You’d be forgiven for wondering how well their syncopated, primal howl and call would transfer from live to recorded, given its energy in stage. Your answer, fortunately, is about as well as it could ever do short of actually being chased through a crowd by a man wielding a bass or tambourine. So tribal drums and tone poem vocals develops into Velvets by way of Galaxie 500 drone, turns into northern post-punk art-rock circa 1979 and then, where most people would put a chorus, decides to turn into a drum and phenomime (look it up) breakdown before dipping into Metal Box Public Image Ltd and repeating all of the above over multiple percussion and analogue keyboard whirring before dissolving into distorted wordless choral. And that’s track one, ‘We Shall Visit’, done.

This isn’t done in a lo-fi sense, or at least not all the time – these are people who know the dividing line between making a hell of a noise with their instruments and keeping some sort of order of their own. The aura of New York’s experimental underground scene of the late 70s No Wave pervades these explorations in vocal as another instrument amid motorik rhythm and judicious guitar, borne of attempting to give ideas given free reign yet still make them listenable in a sense other than crash-bang chaos. The Krautrock drumming and otherworldly vocals of ‘Jasmine’ recalls the post-disco of Holy Fuck and Liquid Liquid or the synth soundtrack psychedelia of Zombie-Zombie, only formed into brand new exciting shapes; ‘Rowan’ has the hypnotic ebb and flow of a less grandiose take on Spiritualized’s Pure Phase; ‘One Of These Days’ subtly shifts from apprentice space rock through Gang Gang Dance’s abstract electronics to walls of clattering Can-like explorations.

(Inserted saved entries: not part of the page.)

**config.mk**
```make
export PLATFORM = sky130hd
export DESIGN_NAME = rational_arith_reduce_top
export DESIGN_NICKNAME = d
export VERILOG_FILES = /design/src/hdl/rar_pkg.sv /design/src/hdl/rar_gcd.sv /design/src/hdl/rar_div.sv /design/src/hdl/rational_arith_reduce_top.sv
export VERILOG_INCLUDE_DIRS = /design/src /design/src/hdl
export SDC_FILE = /design/constraint.sdc
export NUM_CORES = 2
export LEC_CHECK = 0
export BUFFER_PORTS_ARGS = -buffer_cell sky130_fd_sc_hd__buf_4
export CORE_ASPECT_RATIO = 0.5
export CORE_MARGIN = 2
export CORE_UTILIZATION = 65
export DETAILED_ROUTE_END_ITERATION = 8
export PLACE_DENSITY = 0.8
export SLEW_MARGIN = 20
export SYNTH_ARGS = -nofsm -noshare
export SYNTH_HDL_FRONTEND = slang
export SYNTH_SLANG_ARGS = --single-unit
```
**constraint.sdc**
```tcl
create_clock -name clk -period 12.25 [get_ports clk]
set_input_delay 1.8375 -clock clk [delete_from_list [all_inputs] [get_ports clk]]
set_output_delay 1.8375 -clock clk [all_outputs]
set_load 0.03 [all_outputs]
```
**src/hdl/rational_arith_reduce_top_macros.svh**
```systemverilog
// Assertion macros shared by the rational arithmetic RTL.
`ifndef RATIONAL_ARITH_REDUCE_TOP_MACROS_SVH
`define RATIONAL_ARITH_REDUCE_TOP_MACROS_SVH

// Check a consequence in the same cycle as its antecedent.
`define RAR_ASSERT_NOW(label, ante, cons, msg) \
  label: assert property (@(posedge clk) disable iff (rst) (ante) |-> (cons)) \
    else $error(msg);

// Check a consequence in the cycle after its antecedent.
`define RAR_ASSERT_NEXT(label, ante, cons, msg) \
  label: assert property (@(posedge clk) disable iff (rst) (ante) |=> (cons)) \
    else $error(msg);

`endif

```
**src/hdl/rar_pkg.sv**
```systemverilog
// Package with shared types and codes for the rational arithmetic block.
`timescale 1ns / 1ps
package rar_pkg;

  localparam int OUT_WIDTH = 33;

  typedef enum logic [1:0] {
    OP_ADD = 2'd0,
    OP_SUB = 2'd1,
    OP_MUL = 2'd2,
    OP_DIV = 2'd3
  } op_t;

  typedef enum logic [1:0] {
    ERR_OK       = 2'd0,
    ERR_ZERO_DEN = 2'd1,
    ERR_DIV_ZERO = 2'd2
  } err_t;

  typedef enum logic [3:0] {
    S_IDLE,
    S_MUL0,
    S_MUL1,
    S_MUL2,
    S_SUM,
    S_GCD_GO,
    S_GCD_WAIT,
    S_DIVN_GO,
    S_DIVN_WAIT,
    S_DIVD_GO,
    S_DIVD_WAIT,
    S_DONE
  } state_t;

  typedef enum logic [1:0] {
    G_IDLE,
    G_REDUCE,
    G_SHIFT
  } gcd_phase_t;

endpackage

```
**src/hdl/rar_gcd.sv**
```systemverilog
// Binary GCD unit: one shift or one subtract per cycle.
`timescale 1ns / 1ps
`include "rational_arith_reduce_top_macros.svh"
module rar_gcd import rar_pkg::*; #(
  parameter int WIDTH = 33
) (
  input  logic             clk,
  input  logic             rst,
  input  logic             start,
  input  logic [WIDTH-1:0] x_in,
  input  logic [WIDTH-1:0] y_in,
  output logic             done,
  output logic [WIDTH-1:0] g
);

  localparam int KW = $clog2(WIDTH + 1);

  gcd_phase_t      phase;
  gcd_phase_t      phase_next;
  logic [WIDTH-1:0] x;
  logic [WIDTH-1:0] y;
  logic [KW-1:0]    k;
  logic [WIDTH:0]   d_xy;
  logic [WIDTH-1:0] d_yx;
  logic             x_ge_y;

  // Shared subtractor pair for the odd/odd step
  assign d_xy   = {1'b0, x} - {1'b0, y};
  assign d_yx   = y - x;
  assign x_ge_y = !d_xy[WIDTH];

  // Next phase
  always_comb begin
    phase_next = phase;
    case (phase)
      G_IDLE: begin
        if (start) phase_next = G_REDUCE;
      end
      G_REDUCE: begin
        if (x == '0) phase_next = G_SHIFT;
      end
      G_SHIFT: begin
        if (k == '0) phase_next = G_IDLE;
      end
      default: phase_next = G_IDLE;
    endcase
  end

  // Outputs: the result is y restored by the common power of two
  always_comb begin
    done = 1'b0;
    g    = y;
    case (phase)
      G_SHIFT: done = (k == '0);
      default: done = 1'b0;
    endcase
  end

  always_ff @(posedge clk) begin
    if (rst) begin
      phase <= G_IDLE;
    end else begin
      phase <= phase_next;
    end
  end

  // Reduce x and y; x reaches zero with the odd part of the gcd in y
  always_ff @(posedge clk) begin
    case (phase)
      G_IDLE: begin
        if (start) begin
          x <= x_in;
          y <= y_in;
          k <= '0;
        end
      end
      G_REDUCE: begin
        if (x != '0) begin
          if (!x[0] && !y[0]) begin
            x <= x >> 1;
            y <= y >> 1;
            k <= k + 1'b1;
          end else if (!x[0]) begin
            x <= x >> 1;
          end else if (!y[0]) begin
            y <= y >> 1;
          end else if (x_ge_y) begin
            x <= d_xy[WIDTH-1:0];
          end else begin
            y <= d_yx;
          end
        end
      end
      G_SHIFT: begin
        if (k != '0) begin
          y <= {y[WIDTH-2:0], 1'b0};
          k <= k - 1'b1;
        end
      end
      default: begin
      end
    endcase
  end

  `RAR_ASSERT_NOW(a_gcd_y_nonzero, phase == G_REDUCE, y != '0, "gcd: y reached zero")
  `RAR_ASSERT_NOW(a_gcd_x_cleared, phase == G_SHIFT, x == '0, "gcd: restore with x nonzero")

endmodule

```
**src/hdl/rar_div.sv**
```systemverilog
// Restoring serial divider: one quotient bit per cycle.
`timescale 1ns / 1ps
`include "rational_arith_reduce_top_macros.svh"
module rar_div import rar_pkg::*; #(
  parameter int WIDTH = 33
) (
  input  logic             clk,
  input  logic             rst,
  input  logic             start,
  input  logic [WIDTH-1:0] dividend,
  input  logic [WIDTH-1:0] divisor,
  output logic             done,
  output logic [WIDTH-1:0] quotient
);

  localparam int CW = $clog2(WIDTH + 1);

  logic             busy;
  logic [CW-1:0]    cnt;
  logic [WIDTH-1:0] rem;
  logic [WIDTH-1:0] quo;
  logic [WIDTH-1:0] dsr;
  logic [WIDTH:0]   sh;
  logic [WIDTH+1:0] diff;
  logic             ge;

  // Trial subtract of the divisor from the shifted remainder
  assign sh       = {rem, quo[WIDTH-1]};
  assign diff     = {1'b0, sh} - {2'b00, dsr};
  assign ge       = !diff[WIDTH+1];
  assign quotient = quo;

  // Control: count the steps, flag the last one
  always_ff @(posedge clk) begin
    if (rst) begin
      busy <= 1'b0;
      cnt  <= '0;
      done <= 1'b0;
    end else begin
      done <= 1'b0;
      if (start && !busy) begin
        busy <= 1'b1;
        cnt  <= CW'(WIDTH);
      end else if (busy) begin
        cnt <= cnt - 1'b1;
        if (cnt == CW'(1)) begin
          busy <= 1'b0;
          done <= 1'b1;
        end
      end
    end
  end

  // Datapath: shift the dividend out while quotient bits shift in
  always_ff @(posedge clk) begin
    if (start && !busy) begin
      rem <= '0;
      quo <= dividend;
      dsr <= divisor;
    end else if (busy) begin
      rem <= ge ? diff[WIDTH-1:0] : sh[WIDTH-1:0];
      quo <= {quo[WIDTH-2:0], ge};
    end
  end

  `RAR_ASSERT_NOW(a_div_rem_below, busy, rem < dsr, "div: remainder not below divisor")

endmodule

```
**src/hdl/rational_arith_reduce_top.sv**
```systemverilog
// Top level: signed fraction add, subtract, multiply, divide with gcd reduction.
`timescale 1ns / 1ps
`include "rational_arith_reduce_top_macros.svh"
// Pulse start while busy is low to hand in one beat: operation and the fractions
// num_a/den_a and num_b/den_b. Exactly one result beat follows, shown for a single
// cycle with done high; the receiver cannot hold it off, so it must take it then.
// The result is reduced to lowest terms with signs kept as computed, so result_den
// may be negative. A zero input denominator gives error_code 1, a division by a
// zero fraction gives error_code 2; both with zero outputs, on the cycle right after
// the beat is taken. Otherwise the products (three for add/subtract, two for
// multiply/divide) share one multiplier, add/subtract then combine the cross
// products, the binary gcd loop runs (one shift or subtract per cycle), and the
// two exact divisions by the gcd run one after the other through one serial
// divider, one bit a cycle, at 2*VALUE_WIDTH+1 bits. busy stays high until done.
module rational_arith_reduce_top import rar_pkg::*; #(
  parameter int VALUE_WIDTH = 16
) (
  input  logic                          clk,
  input  logic                          rst,
  input  logic                          start,
  output logic                          busy,
  input  logic [1:0]                    operation,
  input  logic signed [VALUE_WIDTH-1:0] num_a,
  input  logic signed [VALUE_WIDTH-1:0] den_a,
  input  logic signed [VALUE_WIDTH-1:0] num_b,
  input  logic signed [VALUE_WIDTH-1:0] den_b,
  output logic                          done,
  output logic signed [OUT_WIDTH-1:0]   result_num,
  output logic signed [OUT_WIDTH-1:0]   result_den,
  output logic [1:0]                    error_code
);

  localparam int W  = VALUE_WIDTH;
  localparam int PW = 2 * W;
  localparam int MW = 2 * W + 1;
  localparam int XW = (MW > OUT_WIDTH) ? MW : OUT_WIDTH;

  function automatic logic [W-1:0] mag_of(input logic [W-1:0] v);
    mag_of = v[W-1] ? W'(~v + 1'b1) : v;
  endfunction

  function automatic logic [OUT_WIDTH-1:0] to_out(input logic neg,
                                                  input logic [MW-1:0] mag);
    logic [XW-1:0] e;
    e = XW'(mag);
    if (neg) e = XW'(~e + 1'b1);
    to_out = e[OUT_WIDTH-1:0];
  endfunction

  state_t state;
  state_t state_next;

  // Captured beat
  op_t          op_r;
  err_t         err_r;
  err_t         err_in;
  logic [W-1:0] na_mag, da_mag, nb_mag, db_mag;
  logic         na_neg, da_neg, nb_neg, db_neg;

  // Working values in sign and magnitude
  logic [MW-1:0] num_mag;
  logic          num_neg;
  logic [MW-1:0] den_mag;
  logic          den_neg;
  logic [PW-1:0] q_mag;
  logic          q_neg;
  logic [MW-1:0] g;

  // Shared multiplier
  logic [W-1:0]  mul_a;
  logic [W-1:0]  mul_b;
  logic          mul_neg;
  logic [PW-1:0] prod;

  // Signed sum of the cross products
  logic [MW-1:0] q_ext;
  logic [MW-1:0] sum_mag;
  logic          sum_neg;

  // Unit handshakes
  logic          gcd_start;
  logic          gcd_done;
  logic [MW-1:0] gcd_g;
  logic          div_start;
  logic          div_done;
  logic [MW-1:0] div_dividend;
  logic [MW-1:0] div_q;

  // Classify the incoming beat
  always_comb begin
    if (den_a == '0 || den_b == '0) begin
      err_in = ERR_ZERO_DEN;
    end else if (op_t'(operation) == OP_DIV && num_b == '0) begin
      err_in = ERR_DIV_ZERO;
    end else begin
      err_in = ERR_OK;
    end
  end

  assign prod = PW'(mul_a) * PW'(mul_b);

  always_comb begin
    q_ext = MW'(q_mag);
    if (num_neg == q_neg) begin
      sum_mag = num_mag + q_ext;
      sum_neg = num_neg;
    end else if (num_mag >= q_ext) begin
      sum_mag = num_mag - q_ext;
      sum_neg = num_neg;
    end else begin
      sum_mag = q_ext - num_mag;
      sum_neg = q_neg;
    end
    if (sum_mag == '0) sum_neg = 1'b0;
  end

  // Next state
  always_comb begin
    state_next = state;
    case (state)
      S_IDLE: begin
        if (start) state_next = (err_in != ERR_OK) ? S_DONE : S_MUL0;
      end
      S_MUL0: state_next = S_MUL1;
      S_MUL1: begin
        state_next = (op_r == OP_ADD || op_r == OP_SUB) ? S_MUL2 : S_GCD_GO;
      end
      S_MUL2:     state_next = S_SUM;
      S_SUM:      state_next = S_GCD_GO;
      S_GCD_GO:   state_next = S_GCD_WAIT;
      S_GCD_WAIT: begin
        if (gcd_done) state_next = S_DIVN_GO;
      end
      S_DIVN_GO:   state_next = S_DIVN_WAIT;
      S_DIVN_WAIT: begin
        if (div_done) state_next = S_DIVD_GO;
      end
      S_DIVD_GO:   state_next = S_DIVD_WAIT;
      S_DIVD_WAIT: begin
        if (div_done) state_next = S_DONE;
      end
      S_DONE:  state_next = S_IDLE;
      default: state_next = S_IDLE;
    endcase
  end

  // Outputs and unit controls
  always_comb begin
    busy         = (state != S_IDLE);
    done         = (state == S_DONE);
    result_num   = to_out(num_neg, num_mag);
    result_den   = to_out(den_neg, den_mag);
    error_code   = err_r;
    mul_a        = '0;
    mul_b        = '0;
    mul_neg      = 1'b0;
    gcd_start    = 1'b0;
    div_start    = 1'b0;
    div_dividend = num_mag;
    case (state)
      S_MUL0: begin
        mul_a   = na_mag;
        mul_b   = (op_r == OP_MUL) ? nb_mag : db_mag;
        mul_neg = na_neg ^ ((op_r == OP_MUL) ? nb_neg : db_neg);
      end
      S_MUL1: begin
        mul_a   = da_mag;
        mul_b   = (op_r == OP_DIV) ? nb_mag : db_mag;
        mul_neg = da_neg ^ ((op_r == OP_DIV) ? nb_neg : db_neg);
      end
      S_MUL2: begin
        mul_a   = nb_mag;
        mul_b   = da_mag;
        mul_neg = nb_neg ^ da_neg ^ (op_r == OP_SUB);
      end
      S_GCD_GO:  gcd_start = 1'b1;
      S_DIVN_GO: div_start = 1'b1;
      S_DIVD_GO: begin
        div_start    = 1'b1;
        div_dividend = den_mag;
      end
      default: begin
      end
    endcase
  end

  always_ff @(posedge clk) begin
    if (rst) begin
      state <= S_IDLE;
    end else begin
      state <= state_next;
    end
  end

  // Datapath: capture, multiply, combine, reduce
  always_ff @(posedge clk) begin
    case (state)
      S_IDLE: begin
        if (start) begin
          op_r    <= op_t'(operation);
          err_r   <= err_in;
          na_mag  <= mag_of(num_a);
          da_mag  <= mag_of(den_a);
          nb_mag  <= mag_of(num_b);
          db_mag  <= mag_of(den_b);
          na_neg  <= num_a[W-1];
          da_neg  <= den_a[W-1];
          nb_neg  <= num_b[W-1];
          db_neg  <= den_b[W-1];
          num_mag <= '0;
          num_neg <= 1'b0;
          den_mag <= '0;
          den_neg <= 1'b0;
        end
      end
      S_MUL0: begin
        num_mag <= MW'(prod);
        num_neg <= mul_neg && (prod != '0);
      end
      S_MUL1: begin
        den_mag <= MW'(prod);
        den_neg <= mul_neg && (prod != '0);
      end
      S_MUL2: begin
        q_mag <= prod;
        q_neg <= mul_neg && (prod != '0);
      end
      S_SUM: begin
        num_mag <= sum_mag;
        num_neg <= sum_neg;
      end
      S_GCD_WAIT: begin
        if (gcd_done) g <= gcd_g;
      end
      S_DIVN_WAIT: begin
        if (div_done) num_mag <= div_q;
      end
      S_DIVD_WAIT: begin
        if (div_done) den_mag <= div_q;
      end
      default: begin
      end
    endcase
  end

  rar_gcd #(
    .WIDTH (MW)
  ) u_gcd (
    .clk   (clk),
    .rst   (rst),
    .start (gcd_start),
    .x_in  (num_mag),
    .y_in  (den_mag),
    .done  (gcd_done),
    .g     (gcd_g)
  );

  rar_div #(
    .WIDTH (MW)
  ) u_div (
    .clk      (clk),
    .rst      (rst),
    .start    (div_start),
    .dividend (div_dividend),
    .divisor  (g),
    .done     (div_done),
    .quotient (div_q)
  );

  `RAR_ASSERT_NEXT(a_top_accept_busy, start && !busy, busy, "top: beat taken but not busy")
  `RAR_ASSERT_NEXT(a_top_done_single, done, !done, "top: result strobe held two cycles")
  `RAR_ASSERT_NOW(a_top_err_zero, done && error_code != ERR_OK, result_num == '0 && result_den == '0, "top: error result not zero")

endmodule
```
# Yosys cells after proc, flatten, opt, wreduce, memory -nomap -nowiden
# Cells that the tools add are included.
# classes
n_addsub	15
multipliers	1
order_cmp	1
n_eq_ne	35
n_mux	71
bitwise_logic	11
n_reduce_logical	47
# op_table
op	count
$mux W33	23
$pmux W33 S3	2
$pmux W33 S4	1
$pmux W16 S3	2
$add A33 B1 Y33 const B	2
$logic_not A33 Y1	2
$not A33 Y33	2
$pmux W33 S2	1
$add A16 B1 Y16 const B	4
$not A16 Y16	4
$mux W15	4
$logic_not A16 Y1	3
$pmux W4 S11	1
$mux W6	6
$sub A34 B33 Y35	1
$sub A33 B33 Y34	1
$add A33 B32 Y33	1
$ge A33 B32 Y1	1
$reduce_bool A33 Y1	1
$sub A32 B33 Y33	1
$sub A33 B32 Y33	1
$sub A33 B33 Y33	1
$mul A16 B16 Y32	1
$mux W16	2
other kinds (43)	113
# totals
reg_bits	391

# Depth between registers and ports, before layout
# depth
word_depth	8
depth_mapped	35
mapped_depth_nobuf	31

# Hierarchy
# A second synthesis with hierarchy kept.
# unflattened
hier_cells	4488
area_unflattened_um2	39429.1
# modules_own_cells
module	instances	cells_each	area_per_inst_um2	seq_area_each_um2
rational_arith_reduce_top	1	3005	25752.2	6266.0
rar_gcd	1	940	7858.8	2202.1
rar_div	1	543	5818.1	2802.7

# Worst setup path before layout
# No wires, ideal clock.
# synth_timing
kind	reg2reg
start	reg state[3]
end	reg num_neg (data pin)
setup_ns	0.256
t_arrival_ns	9.931
required_ns	11.994
path_slack_ns	2.062
stages_incl_launch_ff	33
period_less_slack_ns	10.188
cell_sequence	dfxtp_1 buf_2 nand2b_1 buf_4 nor2_2 clkbuf_1 buf_1 nand2_1 nand2_1 clkbuf_1 nand2_1 fa_1 fa_1 inv_1 fa_1 fa_1 fa_1 inv_1 fa_1 inv_1 ha_1 a21o_1 a21oi_1 nor2_1 a2111oi_0 a21oi_1 xor2_1 or4_1 or4b_1 or4_1 nor4_1 or4b_1 a22o_1
# synth_between
elab_chain_cells	6
word_cells_on_any_way	12
# synth_rtl
item	line_no	rtl
from (decl)	rational_arith_reduce_top.sv:50	state_t state;
from (signal assigned)	rational_arith_reduce_top.sv:191	state <= state_next;
$eq A4 B2 Y1 or $eq A4 B1 Y1 (tied branches)	rational_arith_reduce_top.sv:160	case (state)
$pmux W16 S3	rational_arith_reduce_top.sv:160	
$mul A16 B16 Y32 (*)	rational_arith_reduce_top.sv:100	assign prod = PW'(mul_a) * PW'(mul_b);
via prod[19]	rational_arith_reduce_top.sv:73	logic [PW-1:0] prod;
$reduce_bool A32 Y1 (*)	rational_arith_reduce_top.sv:218	num_neg <= mul_neg && (prod != '0);
$logic_and A1 B1 Y1 (*)	rational_arith_reduce_top.sv:218	
$pmux W1 S3 (*)	rational_arith_reduce_top.sv:197	case (state)
to (signal assigned)	rational_arith_reduce_top.sv:218	
to (signal assigned)	rational_arith_reduce_top.sv:230	num_neg <= sum_neg;
to (decl)	rational_arith_reduce_top.sv:62	logic num_neg;
# Mark *: on every way through the listed nets, which the timed path passes. The rest lies on a longest branch.
# A chain may end at the register's enable or synchronous reset.

# Worst setup path in the final report
# layout_timing
start	reg state[1]
end	reg num_neg (data pin)
# The elaborated chain is that of the path after synthesis.

==> flow_summary.ini <==
[sta]
worst_slew_pin_slew_ps = 1070
max_freq_mhz = 97.8
fin_ws_ps = 2020
clock_skew_ps = 42.6
period_minus_slack_ps = 10230
tns_ps = 0
post-route-period-util_pct = 83.5
setup_viol = 0
grt_setup_unrepaired = no
slew_headroom_pct = 26.5
report.final.slew_viol_count = 0
hold_violations = 0

[setup_path]
critPathMaxFanout = 41
ff2ff_path_depth = 27
r2r_setup_slack_ps = 2020
path_delay_family = simple AND/OR/NAND/NOR gates
cp_common_cell = fa_1
end_kind = flop
r2r-start = state[1]
critPathArrivalTime_ps = 10560
required_ps = 12590
reg2reg_to = num_neg
critPathBufInv = 3
slowest_delay_ps = 820
worstSetupStartpointType = flop
cpMaxStageDelayCell = nor2_4
path_class = reg -> reg

[placed_design]
place_hpwl_mm = 90.7
place_ws_ps = 2180
io_buffer_count = 138
gp_congestion = 1.05
placed_area_um2 = 39400

[clocking]
clkSinkCount = 391
root_buffer = clkbuf_16
cts_tree = done
cts_max_level = 2
hold_buffers = 0
clockBufferDepth = 3
clk_pin_slew_ps = 70
cts_setup_buffers = 0
cts_resized = 0
clock_latency_ps = 590
cts_buffers = 37

[logic_synthesis]
syn_area_um2 = 37800
synth_seq_cells = 391
ys_warn_count = 0
syn-num-nets = 4905
ys_types = 84
yosysSeqAreaShare_pct = 29.8
async_reset_ff_share_pct = 0
synth.avg_cell_area_um2 = 8.75
synth_cells = 4319
synth-edff-count = 344
ys.flop_type = edfxtp_1

[drt]
detail_route.first_pass.iterations = 6
drt_iter0_markers = 4085
antenna_left = 0
drc = 0
wl_mm = 118
vias_per_cell = 6.54
routedWlPerCell_um = 22.9
dr_total_vias = 33600

[pwr]
power_density_nw_per_um2 = 246
leakagePower_nw = 17.6
irDropWorstVdd_mv = 0.164

[die]
core_area_um2 = 57400
die_area_um2 = 60200
io_pins = 139
rows = 62
die_h_um = 175
die_w_um = 345
initial_utilization_pct = 65.9

[global_routing]
grt_pass1_vias = 32000
gr-total-overflow = 0
grtUsageTotal_pct = 38.6
grt_pass1_wl_mm = 182
antenna_found_initial = 1
grt_max_degree = 73

[worst_hold_path]
holdPathStages = 0
whs_endpoint = u_div.dsr[19]
hp-start = g[19]
hp-class = reg -> reg

[final_layout]
postLayoutCellArea_um2 = 40600
drive_gt1_share_pct = 6.74
final_common_cell = inv_1
final_cell_mix = inv_1 (507), nand2_1 (445), nor2_1 (350)
n_antenna_cell = 0
syn_to_final_growth_pct = 7.50
final_util_pct = 70.8
layout.nets = 4920

[flow_run]
cap_violations = 0

[outcome]
status = completed
-- sequential cells by signal (all words and copies together) (netlist names), 2 cells and up --
register and flops:
nb_mag 16, u_div.dsr 33, u_div.rem 33, state 4, den_mag 33, g 33
num_mag 33, q_mag 32, db_mag 16, u_gcd.phase 2, u_gcd.g 33, u_gcd.k 6
op_r 2, u_gcd.x 33, na_mag 16, error_code 2, u_div.quotient 33, da_mag 16
u_div.cnt 6
-- routing by layer --
metal  routed length [um]  part of all wire (%)  vias to the layer above  global-route usage [%]
li1                     -                     -                    15100                       -
met1                47800                    41                    16100                    53.7
met2                51700                    44                     2073                    60.3
met3                13900                    12                      262                    8.28
met4                 4190                   3.6                        0                    12.6
met5                    0                     0                        -                       0
-- worst register-to-register path, stage by stage, from the launching register on --
cell and delay, ps:
dfxtp_1 660, nand2b_1 330, nor2_4 820, nand2_1 200, nand2_1 430, nand2_1 150, fa_1 520, fa_1 540
inv_1 60, fa_1 480, fa_1 510, fa_1 490, inv_1 50, fa_1 470, inv_1 40, ha_1 340
a21o_1 180, a21oi_1 170, nor2_1 80, a2111oi_0 550, a21oi_1 250, xor2_1 240, or4_1 560, or4b_1 460
or4_1 400, nor4_1 210, or4b_1 500, a22o_1 250
-- worst max path at each step --
stage | from | endpoint | slack (ps) | cells after the start
finish | state[1] | num_neg | 2020 | 27
global route | state[1] | num_neg | 1370 | 27
CTS | state[1] | num_neg | 2120 | 27
detailed placement | state[1] | num_neg | 2180 | 27
global placement | state[1] | num_neg | 2440 | 27
floorplan | state[3] | num_neg | 2060 | 32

I’ve already used the word ‘phenomime’ in this review, so let’s give Celebrate This Place the full Paul Morley channelling it deserves – what it all adds up to is something pure in its own self, funnelling trancelike pulsing into a righteous whirl of shapeshifting noise and purpose. How they’ll follow this, or just formulate this approach into a full-length record, will be fascinating to watch.